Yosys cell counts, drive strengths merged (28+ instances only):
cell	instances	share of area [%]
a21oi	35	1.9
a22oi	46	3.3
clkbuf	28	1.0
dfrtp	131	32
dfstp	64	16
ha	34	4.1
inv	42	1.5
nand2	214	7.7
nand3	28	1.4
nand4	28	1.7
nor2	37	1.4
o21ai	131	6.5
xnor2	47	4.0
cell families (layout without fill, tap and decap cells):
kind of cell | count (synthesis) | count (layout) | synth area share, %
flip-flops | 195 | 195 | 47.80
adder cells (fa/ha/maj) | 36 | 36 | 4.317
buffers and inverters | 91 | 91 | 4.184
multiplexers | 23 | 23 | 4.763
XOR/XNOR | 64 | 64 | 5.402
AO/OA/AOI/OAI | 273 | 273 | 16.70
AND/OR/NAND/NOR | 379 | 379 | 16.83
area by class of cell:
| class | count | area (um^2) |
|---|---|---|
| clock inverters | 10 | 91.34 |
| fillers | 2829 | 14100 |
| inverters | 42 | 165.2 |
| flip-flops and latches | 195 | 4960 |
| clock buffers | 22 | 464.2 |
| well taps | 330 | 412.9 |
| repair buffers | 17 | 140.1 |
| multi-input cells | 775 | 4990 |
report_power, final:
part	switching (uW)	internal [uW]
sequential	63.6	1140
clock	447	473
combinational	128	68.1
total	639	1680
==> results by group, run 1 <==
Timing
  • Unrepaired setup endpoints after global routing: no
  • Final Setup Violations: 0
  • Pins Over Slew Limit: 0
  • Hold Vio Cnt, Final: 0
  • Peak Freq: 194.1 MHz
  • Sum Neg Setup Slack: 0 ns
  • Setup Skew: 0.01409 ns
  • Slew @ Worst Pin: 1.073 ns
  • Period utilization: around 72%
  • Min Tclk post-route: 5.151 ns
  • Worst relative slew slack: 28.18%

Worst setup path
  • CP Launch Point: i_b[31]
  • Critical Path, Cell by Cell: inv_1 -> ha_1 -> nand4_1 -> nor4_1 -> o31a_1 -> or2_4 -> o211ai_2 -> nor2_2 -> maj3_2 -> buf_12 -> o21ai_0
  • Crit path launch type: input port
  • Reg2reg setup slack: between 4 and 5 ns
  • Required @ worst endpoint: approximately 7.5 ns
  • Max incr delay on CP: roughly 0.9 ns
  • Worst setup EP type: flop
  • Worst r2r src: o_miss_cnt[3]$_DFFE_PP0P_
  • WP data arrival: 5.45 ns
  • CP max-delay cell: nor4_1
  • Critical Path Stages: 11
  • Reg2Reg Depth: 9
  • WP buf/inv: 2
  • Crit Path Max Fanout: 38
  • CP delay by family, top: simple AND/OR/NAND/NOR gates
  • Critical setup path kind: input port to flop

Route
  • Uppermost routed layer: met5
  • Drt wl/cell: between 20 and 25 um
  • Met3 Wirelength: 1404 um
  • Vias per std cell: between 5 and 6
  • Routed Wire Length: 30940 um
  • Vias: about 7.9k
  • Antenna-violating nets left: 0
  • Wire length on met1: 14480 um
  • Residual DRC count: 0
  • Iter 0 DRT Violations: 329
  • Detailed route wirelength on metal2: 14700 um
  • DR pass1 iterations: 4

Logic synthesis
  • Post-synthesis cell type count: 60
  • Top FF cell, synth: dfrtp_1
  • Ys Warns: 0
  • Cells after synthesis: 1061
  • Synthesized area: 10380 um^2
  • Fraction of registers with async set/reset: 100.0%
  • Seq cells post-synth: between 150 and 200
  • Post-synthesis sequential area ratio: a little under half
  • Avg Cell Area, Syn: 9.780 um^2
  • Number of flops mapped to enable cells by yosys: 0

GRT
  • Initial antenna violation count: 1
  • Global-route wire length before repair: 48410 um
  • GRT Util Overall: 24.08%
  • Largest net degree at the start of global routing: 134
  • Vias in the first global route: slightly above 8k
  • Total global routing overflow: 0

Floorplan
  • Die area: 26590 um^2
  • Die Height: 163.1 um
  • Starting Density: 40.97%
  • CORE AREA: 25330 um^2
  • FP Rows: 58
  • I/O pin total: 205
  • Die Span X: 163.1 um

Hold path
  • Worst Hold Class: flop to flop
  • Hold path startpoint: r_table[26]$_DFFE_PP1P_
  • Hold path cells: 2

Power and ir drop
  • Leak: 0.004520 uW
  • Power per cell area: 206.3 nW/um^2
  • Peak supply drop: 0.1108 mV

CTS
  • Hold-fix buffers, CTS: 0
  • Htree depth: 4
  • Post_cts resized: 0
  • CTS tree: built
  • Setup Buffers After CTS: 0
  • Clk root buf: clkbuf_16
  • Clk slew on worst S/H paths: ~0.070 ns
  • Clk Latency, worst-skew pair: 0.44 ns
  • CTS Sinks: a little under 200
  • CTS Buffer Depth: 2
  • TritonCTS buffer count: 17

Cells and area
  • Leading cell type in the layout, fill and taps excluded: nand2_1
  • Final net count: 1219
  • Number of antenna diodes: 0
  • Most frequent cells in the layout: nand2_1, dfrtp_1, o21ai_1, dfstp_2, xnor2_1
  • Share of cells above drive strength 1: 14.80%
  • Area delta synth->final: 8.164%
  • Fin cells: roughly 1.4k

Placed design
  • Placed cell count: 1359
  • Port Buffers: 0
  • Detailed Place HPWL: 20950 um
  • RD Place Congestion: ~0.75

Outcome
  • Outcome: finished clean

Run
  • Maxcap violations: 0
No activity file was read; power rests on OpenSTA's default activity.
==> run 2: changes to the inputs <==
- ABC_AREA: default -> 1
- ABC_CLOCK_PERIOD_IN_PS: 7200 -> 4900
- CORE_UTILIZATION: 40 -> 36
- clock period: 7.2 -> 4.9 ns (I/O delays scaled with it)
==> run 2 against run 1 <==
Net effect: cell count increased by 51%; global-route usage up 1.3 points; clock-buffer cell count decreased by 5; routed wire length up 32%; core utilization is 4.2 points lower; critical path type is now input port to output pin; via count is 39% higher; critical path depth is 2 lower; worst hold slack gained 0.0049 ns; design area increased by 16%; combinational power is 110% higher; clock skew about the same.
**config.mk**
```make
export PLATFORM = sky130hd
export DESIGN_NAME = mips_multicycle_ctrl
export DESIGN_NICKNAME = d
export VERILOG_FILES = /design/src/rtl/mips_multicycle_ctrl.sv
export SDC_FILE = /design/constraint.sdc
export NUM_CORES = 1
export LEC_CHECK = 0
export ABC_AREA = 1
export CORE_ASPECT_RATIO = 0.8
export CORE_MARGIN = 2
export CORE_UTILIZATION = 38
export DETAILED_ROUTE_END_ITERATION = 8
export GPL_TIMING_DRIVEN = 0
export HOLD_SLACK_MARGIN = 0.1
export PLACE_DENSITY = 0.8
export SYNTH_ARGS = -nofsm -noshare
export SYNTH_HDL_FRONTEND = slang
export SYNTH_SLANG_ARGS = --single-unit
export TNS_END_PERCENT = 5
```
**constraint.sdc**
```tcl
create_clock -name clk -period 1.3 [get_ports clk]
set_input_delay 0.26 -clock clk [delete_from_list [all_inputs] [get_ports clk]]
set_output_delay 0.26 -clock clk [all_outputs]
set_load 0.1 [all_outputs]
```
**src/rtl/mips_multicycle_ctrl.sv**
```systemverilog
// Multicycle MIPS control FSM: sequences fetch/decode/execute/memory/writeback
// and drives the datapath mux selects, write strobes and the ALU operation code.
module mips_multicycle_ctrl #(
    parameter logic [5:0] FUNCT_MUL     = 6'h18,
    parameter bit         USE_MEM_READY = 1'b1
) (
    input  logic       clk,
    input  logic       reset,
    input  logic [5:0] opcode,
    input  logic [5:0] funct,
    input  logic       zero,
    input  logic       mem_ready,
    output logic [2:0] alu_sel,
    output logic       alu_src_a,
    output logic [1:0] alu_src_b,
    output logic       iord,
    output logic       mem_write,
    output logic       ir_write,
    output logic       reg_write,
    output logic       reg_dst,
    output logic       mem_to_reg,
    output logic [1:0] pc_src,
    output logic       pc_write,
    output logic       illegal_op,
    output logic [3:0] state
);

    localparam logic [5:0] OP_RTYPE = 6'h00;
    localparam logic [5:0] OP_J     = 6'h02;
    localparam logic [5:0] OP_BEQ   = 6'h04;
    localparam logic [5:0] OP_ADDI  = 6'h08;
    localparam logic [5:0] OP_LW    = 6'h23;
    localparam logic [5:0] OP_SW    = 6'h2B;

    localparam logic [5:0] FN_ADD = 6'h20;
    localparam logic [5:0] FN_SUB = 6'h22;
    localparam logic [5:0] FN_AND = 6'h24;
    localparam logic [5:0] FN_OR  = 6'h25;
    localparam logic [5:0] FN_SLT = 6'h2A;

    localparam logic [2:0] ALU_AND = 3'b000;
    localparam logic [2:0] ALU_OR  = 3'b001;
    localparam logic [2:0] ALU_ADD = 3'b010;
    localparam logic [2:0] ALU_SUB = 3'b100;
    localparam logic [2:0] ALU_MUL = 3'b101;
    localparam logic [2:0] ALU_SLT = 3'b110;

    typedef enum logic [3:0] {
        S_FETCH  = 4'd0,
        S_DECODE = 4'd1,
        S_MEMADR = 4'd2,
        S_MEMRD  = 4'd3,
        S_MEMWB  = 4'd4,
        S_MEMWR  = 4'd5,
        S_EXEC   = 4'd6,
        S_ALUWB  = 4'd7,
        S_BRANCH = 4'd8,
        S_ADDIEX = 4'd9,
        S_ADDIWB = 4'd10,
        S_JUMP   = 4'd11
    } state_e;

    state_e     state_q, state_d;
    logic       memDone;
    logic       functLegal;
    logic [2:0] rTypeSel;

    assign memDone = USE_MEM_READY ? mem_ready : 1'b1;
    assign state   = state_q;

    // R-type funct decode; the multiply code is a parameter so it is checked first.
    always_comb begin
        functLegal = 1'b1;
        rTypeSel   = ALU_ADD;
        if (funct == FUNCT_MUL) begin
            rTypeSel = ALU_MUL;
        end else begin
            case (funct)
                FN_ADD:  rTypeSel = ALU_ADD;
                FN_SUB:  rTypeSel = ALU_SUB;
                FN_AND:  rTypeSel = ALU_AND;
                FN_OR:   rTypeSel = ALU_OR;
                FN_SLT:  rTypeSel = ALU_SLT;
                default: functLegal = 1'b0;
            endcase
        end
    end

    always_ff @(posedge clk or negedge reset) begin
        if (!reset) begin
            state_q <= S_FETCH;
        end else begin
            state_q <= state_d;
        end
    end

    always_comb begin
        state_d    = state_q;
        alu_sel    = ALU_AND;
        alu_src_a  = 1'b0;
        alu_src_b  = 2'b00;
        iord       = 1'b0;
        mem_write  = 1'b0;
        ir_write   = 1'b0;
        reg_write  = 1'b0;
        reg_dst    = 1'b0;
        mem_to_reg = 1'b0;
        pc_src     = 2'b00;
        pc_write   = 1'b0;
        illegal_op = 1'b0;

        case (state_q)
            S_FETCH: begin
                alu_src_b = 2'b01;
                alu_sel   = ALU_ADD;
                if (memDone) begin
                    ir_write = 1'b1;
                    pc_write = 1'b1;
                    state_d  = S_DECODE;
                end
            end
            S_DECODE: begin
                // Branch target is precomputed here while the opcode is dispatched.
                alu_src_b = 2'b11;
                alu_sel   = ALU_ADD;
                case (opcode)
                    OP_LW, OP_SW: state_d = S_MEMADR;
                    OP_BEQ:       state_d = S_BRANCH;
                    OP_ADDI:      state_d = S_ADDIEX;
                    OP_J:         state_d = S_JUMP;
                    OP_RTYPE: begin
                        if (functLegal) begin
                            state_d = S_EXEC;
                        end else begin
                            illegal_op = 1'b1;
                            state_d    = S_FETCH;
                        end
                    end
                    default: begin
                        illegal_op = 1'b1;
                        state_d    = S_FETCH;
                    end
                endcase
            end
            S_MEMADR: begin
                alu_src_a = 1'b1;
                alu_src_b = 2'b10;
                alu_sel   = ALU_ADD;
                if (opcode == OP_LW) begin
                    state_d = S_MEMRD;
                end else if (opcode == OP_SW) begin
                    state_d = S_MEMWR;
                end else begin
                    state_d = S_FETCH;
                end
            end
            S_MEMRD: begin
                iord = 1'b1;
                if (memDone) state_d = S_MEMWB;
            end
            S_MEMWB: begin
                reg_write  = 1'b1;
                mem_to_reg = 1'b1;
                state_d    = S_FETCH;
            end
            S_MEMWR: begin
                iord      = 1'b1;
                mem_write = 1'b1;
                if (memDone) state_d = S_FETCH;
            end
            S_EXEC: begin
                alu_src_a = 1'b1;
                alu_sel   = rTypeSel;
                state_d   = S_ALUWB;
            end
            S_ALUWB: begin
                reg_write = 1'b1;
                reg_dst   = 1'b1;
                state_d   = S_FETCH;
            end
            S_BRANCH: begin
                alu_src_a = 1'b1;
                alu_sel   = ALU_SUB;
                pc_src    = 2'b01;
                pc_write  = zero;
                state_d   = S_FETCH;
            end
            S_ADDIEX: begin
                alu_src_a = 1'b1;
                alu_src_b = 2'b10;
                alu_sel   = ALU_ADD;
                state_d   = S_ADDIWB;
            end
            S_ADDIWB: begin
                reg_write = 1'b1;
                state_d   = S_FETCH;
            end
            S_JUMP: begin
                pc_src   = 2'b10;
                pc_write = 1'b1;
                state_d  = S_FETCH;
            end
            default: state_d = S_FETCH;
        endcase

        // The ALU reads zero=1 while in reset, so strobes are gated off directly.
        if (!reset) begin
            mem_write  = 1'b0;
            ir_write   = 1'b0;
            reg_write  = 1'b0;
            pc_write   = 1'b0;
            illegal_op = 1'b0;
        end
    end

endmodule
```
==> flow_summary.ini, run 1 <==
[status]
status = finished, violations left
violations = setup timing

[clocking]
clockRootBuffer = clkbuf_4
clkTransAtPathRegs_ns = 0.04
cts.path.max_buffers = 2
cts_made_buffers = 3
htreeDepth = 1
cts_tree = done
clk_latency_ns = 0.24
cts_sinks = 4

[synthesis]
synthSimpleGateAreaFrac = 0.593
postSynthAreaPerCell_um2 = 5.09
synth_nets = 142
yosys.area_share.adder = 0
ys_seq_area_frac = 0.156
synth-xor-area-share = 0
ys_async_sr_fraction = 1.00
yosysTopAreaCellShare = 0.199
yosysWarnings = 0
synth_cell_types = 20
synth_top_family_by_area = simple AND/OR/NAND/NOR gates
syn-cell-area_um2 = 642
synth_edf_count = 0
synth_ff_type = dfrtp_1
synth-compound-area-share = 0.105
muxShareOfSynthArea = 0
synth_top_area_cell = nand2_1
syn-instance-count = 126
synth-seq-cells = 4
yosys-top-cells-count = 34 x nand2_1, 26 x nor2_1, 19 x inv_1
synthTopCellsByArea = nand2_1 20%, dfrtp_1 16%, nor2_1 15%
synth.most_common_cell = nand2_1

[sta]
clock_skew_ns = 0.00534
fmax_ghz = 0.525
fin_crit_sh = 1.46
relSlewSlack = 0.654
timing_hold_violations_final = 0
worst_slack_ns = -0.604
slew_violations = 0
finalCriticalPeriod_ns = 1.90
rsz0062_at_grt = yes
tightest_slew_ns = 0.522
setup_viol = 22

[final_layout]
syn_to_final_growth_pct = 130
nets = 191
largest_reg_flops = 4
fill_cells = 63
antenna-diode-count = 0
layout.cells.non_filler = 195
layout-drive-gt1-share = 0.526
utilization = 0.917

[power]
ir_worst_vdd_v = 0.00200
p_leak_nw = 0.675
power.density_nw_per_um2 = 1800

[worst_setup_path]
path_class = in2out
required_ns = 1.04
path_max_fanout = 3
crit_arrival_ns = 1.64
critPathCaptureType = output pin
startpoint_type = input pin

[floorplanning]
die_area_um2 = 2040
chipHeight_um = 40.8
io_pins = 36
start_util = 0.399
core_area_um2 = 1610
dieWidth_um = 50.0
num_rows = 13

[place]
dp_cells = 183
routabilityCongestion = 0.857
io_buffer_count = 35
hpwl_um = 1710

[grt]
grt_pass1_wl_um = 4510
antenna_found_initial = 0
grt_usage = 0.308
overflow = 0
grt_max_degree = 8
grt_pass1_vias = 1030

[route]
routedWlPerCell_um = 16.9
first_iter_violations = 34
vias = 1073
drt-total-wl_um = 3290
drc = 0
drt-pass1-iter-count = 5
via_per_inst = 5.50
postRouteAntennaNets = 0

[run]
drv_cap = 0

[worst_hold_path]
hp-class = in2reg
^^^^^^^^
What you have to do - From the material above, gather all lines that include the string "taps" and copy them.

Completed task -
| well taps | 330 | 412.9 |
  • Leading cell type in the layout, fill and taps excluded: nand2_1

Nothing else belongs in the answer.